AMD Mantle - Battlefield 4 Performance
As we reported earlier this week, the past weekend saw the release of both AMD's Mantle-enabled Catalyst drivers and the Mantle patch for Battlefield 4, so users with AMD Graphics Core Next (GCN) hardware at their disposal are finally free to experience the overdue API. As well as being the first HSA-enabled graphics drivers from AMD, the new drivers also bring with them phase 2 of the firm's frame pacing improvements for older GCN improvements. A Mantle-compatible technical demo called StarSwarm has also been released on Steam, but here we're solely focussing on the performance impact of Mantle in Battlefield 4 on a number of set-ups as well as briefly outlining what it is and what it sets out to achieve.
The Catalyst 14.1 drivers are still very much a beta product – AMD has been keen to emphasise this and is also aware of a variety of current performance and stability issues. Both AMD and DICE are working on further optimisations for the drivers and Battlefield 4 respectively. It's also worth noting that currently Mantle is only supported on 64-bit editions of Windows, though we can't imagine this being a hindrance to many.
Mantle is described as a low-level graphics API (Application Programming Interface). Fundamentally, an API is a series of abstraction layers that allows software like game engines to access and make use of the hardware components on hand. The low-level aspect refers to the fact that Mantle is designed to give developers better access to the hardware and its capabilities by lessening the levels of abstraction and the processing overhead that they bring.

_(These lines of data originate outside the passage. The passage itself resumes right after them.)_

$ cat src/rtl/legv8_pkg.sv
// Shared types and encodings for the LEGv8 multi-cycle controller.
package legv8_pkg;

    localparam int unsigned OPC_W     = 11;
    localparam int unsigned STATE_W   = 4;
    localparam int unsigned IMM_SEL_W = 2;
    localparam int unsigned ALU_OP_W  = 2;
    localparam int unsigned PC_SRC_W  = 2;

    typedef enum logic [STATE_W-1:0] {
        S_FETCH   = 4'd0,
        S_DECODE  = 4'd1,
        S_EX_R    = 4'd2,
        S_WB_R    = 4'd3,
        S_EX_ADDR = 4'd4,
        S_MEM_RD  = 4'd5,
        S_WB_LD   = 4'd6,
        S_MEM_WR  = 4'd7,
        S_CB_BR   = 4'd8,
        S_B_BR    = 4'd9
    } state_e;

    typedef enum logic [2:0] {
        CLS_R   = 3'd0,
        CLS_LD  = 3'd1,
        CLS_ST  = 3'd2,
        CLS_CBZ = 3'd3,
        CLS_B   = 3'd4,
        CLS_ILL = 3'd7
    } cls_e;

    localparam logic [OPC_W-1:0] OP_ADD  = 11'b10001011000;
    localparam logic [OPC_W-1:0] OP_SUB  = 11'b11001011000;
    localparam logic [OPC_W-1:0] OP_AND  = 11'b10001010000;
    localparam logic [OPC_W-1:0] OP_ORR  = 11'b10101010000;
    localparam logic [OPC_W-1:0] OP_LDUR = 11'b11111000010;
    localparam logic [OPC_W-1:0] OP_STUR = 11'b11111000000;
    localparam logic [7:0]       OP_CBZ8 = 8'b10110100;
    localparam logic [5:0]       OP_B6   = 6'b000101;

    localparam logic [IMM_SEL_W-1:0] IMM_B  = 2'b00;
    localparam logic [IMM_SEL_W-1:0] IMM_CB = 2'b01;
    localparam logic [IMM_SEL_W-1:0] IMM_D  = 2'b10;

    localparam logic [ALU_OP_W-1:0] ALU_ADD    = 2'b00;
    localparam logic [ALU_OP_W-1:0] ALU_PASS_B = 2'b01;
    localparam logic [ALU_OP_W-1:0] ALU_FUNCT  = 2'b10;

    localparam logic [PC_SRC_W-1:0] PC_SEQ = 2'b00;
    localparam logic [PC_SRC_W-1:0] PC_BR  = 2'b01;

endpackage

$ cat src/rtl/legv8_opdecode.sv
// Classifies the 11-bit LEGv8 opcode field into a controller instruction class.
module legv8_opdecode
    import legv8_pkg::*;
(
    input  logic [OPC_W-1:0] opcode,
    output cls_e             cls,
    output logic             illegal
);

    always_comb begin
        cls = CLS_ILL;
        if (opcode == OP_ADD || opcode == OP_SUB || opcode == OP_AND || opcode == OP_ORR) begin
            cls = CLS_R;
        end else if (opcode == OP_LDUR) begin
            cls = CLS_LD;
        end else if (opcode == OP_STUR) begin
            cls = CLS_ST;
        end else if (opcode[10:3] == OP_CBZ8) begin
            cls = CLS_CBZ;
        end else if (opcode[10:5] == OP_B6) begin
            cls = CLS_B;
        end
        illegal = (cls == CLS_ILL);
    end

endmodule

$ cat src/rtl/legv8_mc_ctrl.sv
// Multi-cycle LEGv8 control FSM: sequences fetch/decode/execute/memory/writeback
// and counts retired instructions.
module legv8_mc_ctrl
    import legv8_pkg::*;
#(
    parameter int unsigned CNT_W           = 32,
    parameter bit          TRAP_ON_ILLEGAL = 1'b1
) (
    input  logic                 clk,
    input  logic                 rst_n,
    input  logic [31:0]          instr,
    input  logic                 zero,
    input  logic                 imem_ready,
    input  logic                 dmem_ready,
    output logic                 imem_req,
    output logic                 dmem_rd,
    output logic                 dmem_wr,
    output logic                 ir_write,
    output logic                 pc_write,
    output logic [PC_SRC_W-1:0]  pc_src,
    output logic [IMM_SEL_W-1:0] imm_sel,
    output logic                 reg2loc,
    output logic                 alu_src,
    output logic [ALU_OP_W-1:0]  alu_op,
    output logic                 reg_write,
    output logic                 mem_to_reg,
    output logic                 illegal_op,
    output logic [CNT_W-1:0]     retired,
    output logic [STATE_W-1:0]   state
);

    state_e           state_q, state_d;
    logic [CNT_W-1:0] retired_q, retired_d;
    logic [OPC_W-1:0] op_q, op_d;
    logic             active_q;
    cls_e             cls;
    logic             cls_illegal;
    logic             unused_instr_bits;

    assign unused_instr_bits = ^instr[20:0];

    legv8_opdecode u_opdecode (
        .opcode  (op_q),
        .cls     (cls),
        .illegal (cls_illegal)
    );

    // active_q holds every output quiet until the first cycle after reset release
    always_ff @(posedge clk) begin
        if (!rst_n) begin
            state_q   <= S_FETCH;
            retired_q <= '0;
            op_q      <= '0;
            active_q  <= 1'b0;
        end else begin
            state_q   <= state_d;
            retired_q <= retired_d;
            op_q      <= op_d;
            active_q  <= 1'b1;
        end
    end

    always_comb begin
        state_d    = state_q;
        retired_d  = retired_q;
        op_d       = op_q;
        imem_req   = 1'b0;
        dmem_rd    = 1'b0;
        dmem_wr    = 1'b0;
        ir_write   = 1'b0;
        pc_write   = 1'b0;
        pc_src     = PC_SEQ;
        imm_sel    = IMM_B;
        reg2loc    = 1'b0;
        alu_src    = 1'b0;
        alu_op     = ALU_ADD;
        reg_write  = 1'b0;
        mem_to_reg = 1'b0;
        illegal_op = 1'b0;

        if (active_q) begin
            case (state_q)
                S_FETCH: begin
                    imem_req = 1'b1;
                    if (imem_ready) begin
                        ir_write = 1'b1;
                        pc_write = 1'b1;
                        op_d     = instr[31:21];
                        state_d  = S_DECODE;
                    end
                end
                S_DECODE: begin
                    case (cls)
                        CLS_R:          state_d = S_EX_R;
                        CLS_LD, CLS_ST: state_d = S_EX_ADDR;
                        CLS_CBZ:        state_d = S_CB_BR;
                        CLS_B:          state_d = S_B_BR;
                        default: begin
                            illegal_op = TRAP_ON_ILLEGAL && cls_illegal;
                            state_d    = S_FETCH;
                        end
                    endcase
                end
                S_EX_R: begin
                    alu_op  = ALU_FUNCT;
                    state_d = S_WB_R;
                end
                S_WB_R: begin
                    reg_write = 1'b1;
                    retired_d = retired_q + CNT_W'(1);
                    state_d   = S_FETCH;
                end
                S_EX_ADDR: begin
                    imm_sel = IMM_D;
                    alu_src = 1'b1;
                    reg2loc = 1'b1;
                    state_d = (cls == CLS_LD) ? S_MEM_RD : S_MEM_WR;
                end
                // address controls stay stable for the whole memory access
                S_MEM_RD: begin
                    imm_sel = IMM_D;
                    alu_src = 1'b1;
                    reg2loc = 1'b1;
                    dmem_rd = 1'b1;
                    if (dmem_ready) state_d = S_WB_LD;
                end
                S_WB_LD: begin
                    reg_write  = 1'b1;
                    mem_to_reg = 1'b1;
                    retired_d  = retired_q + CNT_W'(1);
                    state_d    = S_FETCH;
                end
                S_MEM_WR: begin
                    imm_sel = IMM_D;
                    alu_src = 1'b1;
                    reg2loc = 1'b1;
                    dmem_wr = 1'b1;
                    if (dmem_ready) begin
                        retired_d = retired_q + CNT_W'(1);
                        state_d   = S_FETCH;
                    end
                end
                S_CB_BR: begin
                    reg2loc   = 1'b1;
                    alu_op    = ALU_PASS_B;
                    imm_sel   = IMM_CB;
                    pc_src    = PC_BR;
                    pc_write  = zero;
                    retired_d = retired_q + CNT_W'(1);
                    state_d   = S_FETCH;
                end
                S_B_BR: begin
                    imm_sel   = IMM_B;
                    pc_src    = PC_BR;
                    pc_write  = 1'b1;
                    retired_d = retired_q + CNT_W'(1);
                    state_d   = S_FETCH;
                end
                default: state_d = S_FETCH;
            endcase
        end
    end

    assign retired = retired_q;
    assign state   = state_q;

endmodule

$ cat config.mk
export PLATFORM = sky130hd
export DESIGN_NAME = legv8_mc_ctrl
export DESIGN_NICKNAME = d
export VERILOG_FILES = /design/src/rtl/legv8_pkg.sv /design/src/rtl/legv8_opdecode.sv /design/src/rtl/legv8_mc_ctrl.sv
export SDC_FILE = /design/constraint.sdc
export NUM_CORES = 1
export LEC_CHECK = 0
export ABC_AREA = 0
export BUFFER_PORTS_ARGS = -buffer_cell sky130_fd_sc_hd__buf_2
export CAP_MARGIN = 40
export CORE_MARGIN = 5
export CORE_UTILIZATION = 54
export CTS_CLUSTER_SIZE = 8
export DETAILED_ROUTE_END_ITERATION = 10
export GPL_ROUTABILITY_DRIVEN = 0
export PLACE_DENSITY = 0.85
export REMOVE_ABC_BUFFERS = 1
export SLEW_MARGIN = 20
export SYNTH_ARGS = -nofsm -noshare
export SYNTH_HDL_FRONTEND = slang
export SYNTH_HIERARCHICAL = 1
export SYNTH_SLANG_ARGS = --single-unit
$ cat constraint.sdc
create_clock -name clk -period 4.13 [get_ports clk]
set_input_delay 0.2065 -clock clk [delete_from_list [all_inputs] [get_ports clk]]
set_output_delay 0.2065 -clock clk [all_outputs]
set_load 0.05 [all_outputs]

The biggest bottleneck Mantle seeks to overcome is that of CPU draw calls, which essentially feed the GPU cores information about what to render, and there can be thousands needed for a single frame. Draw calls are costly in that they require information to pass through the numerous abstraction layers in order for the GPU to process them. As a low-level API, Mantle can make this process more efficient, especially as it's also graced with improved utilisation of multiple cores and threads.
The tradeoff is that for now, at least, Mantle is limited to compatibility with AMD's own GCN-based hardware. Traditional APIs like Direct3D (the graphics portion of DirectX) and OpenGL need higher (and less efficient) levels of abstraction to ensure functionality with a much more varied and broader set of hardware. That said, Mantle is designed to be potentially applicable to other graphics architectures. AMD is planning the release of a public SDK and hopes to see it, or something closely related to it, become something of an industry standard.
This may seem like wishful thinking, and perhaps it is, but AMD has a couple of strategies that may pay off. While Battlefield 4 makes sense as a launch platform given the game's massive popularity with PC gamers, the association with DICE isn't only important for that reason. DICE is also responsible for the Frostbite 3 engine, which isn't limited to Battlefield 4. Unlike StarSwarm's Nitrous engine, Frostbite 3 isn't built specifically to be Mantle-optimised, but by investing in optimisations for engines now, AMD is likely to have a clearer path towards Mantle support in games where developers choose to utilise such middleware packages – building your own engine is after all extremely difficult, time consuming and expensive.
Secondly, AMD's GCN hardware is in both next-gen consoles. Mantle is a PC platform only product, but it seeks to emulate the low-level programming environment that developers are used to in the console space. While it doesn't make porting from console to PC as simple as copy and paste, a blog post from AMD suggests that Mantle could well make the transition easier and thus less expensive, since it is 'similar to, and often compatible with, the code [developers] are already writing for those platforms'.
Coming back to the here and now, however, Mantle is predominantly designed to benefit CPU-limited scenarios – AMD itself has admitted that boosting performance in GPU-limited sequences is difficult at the API level, though some minor optimisations have been made. This is important to bear in mind, as hardware enthusiasts with the latest high end cards and a relatively beefy CPU are only likely to see limited improvements. Also, the optimisations are focussed on GCN 1.1 hardware (the R9 290 series, R7 260X and Kaveri APUs), and it's these products we'll be focussing our testing on. As we said, it's early days, and AMD is still investigating and working on performance boosts for GCN 1.0 hardware (e.g. the HD 7000 series).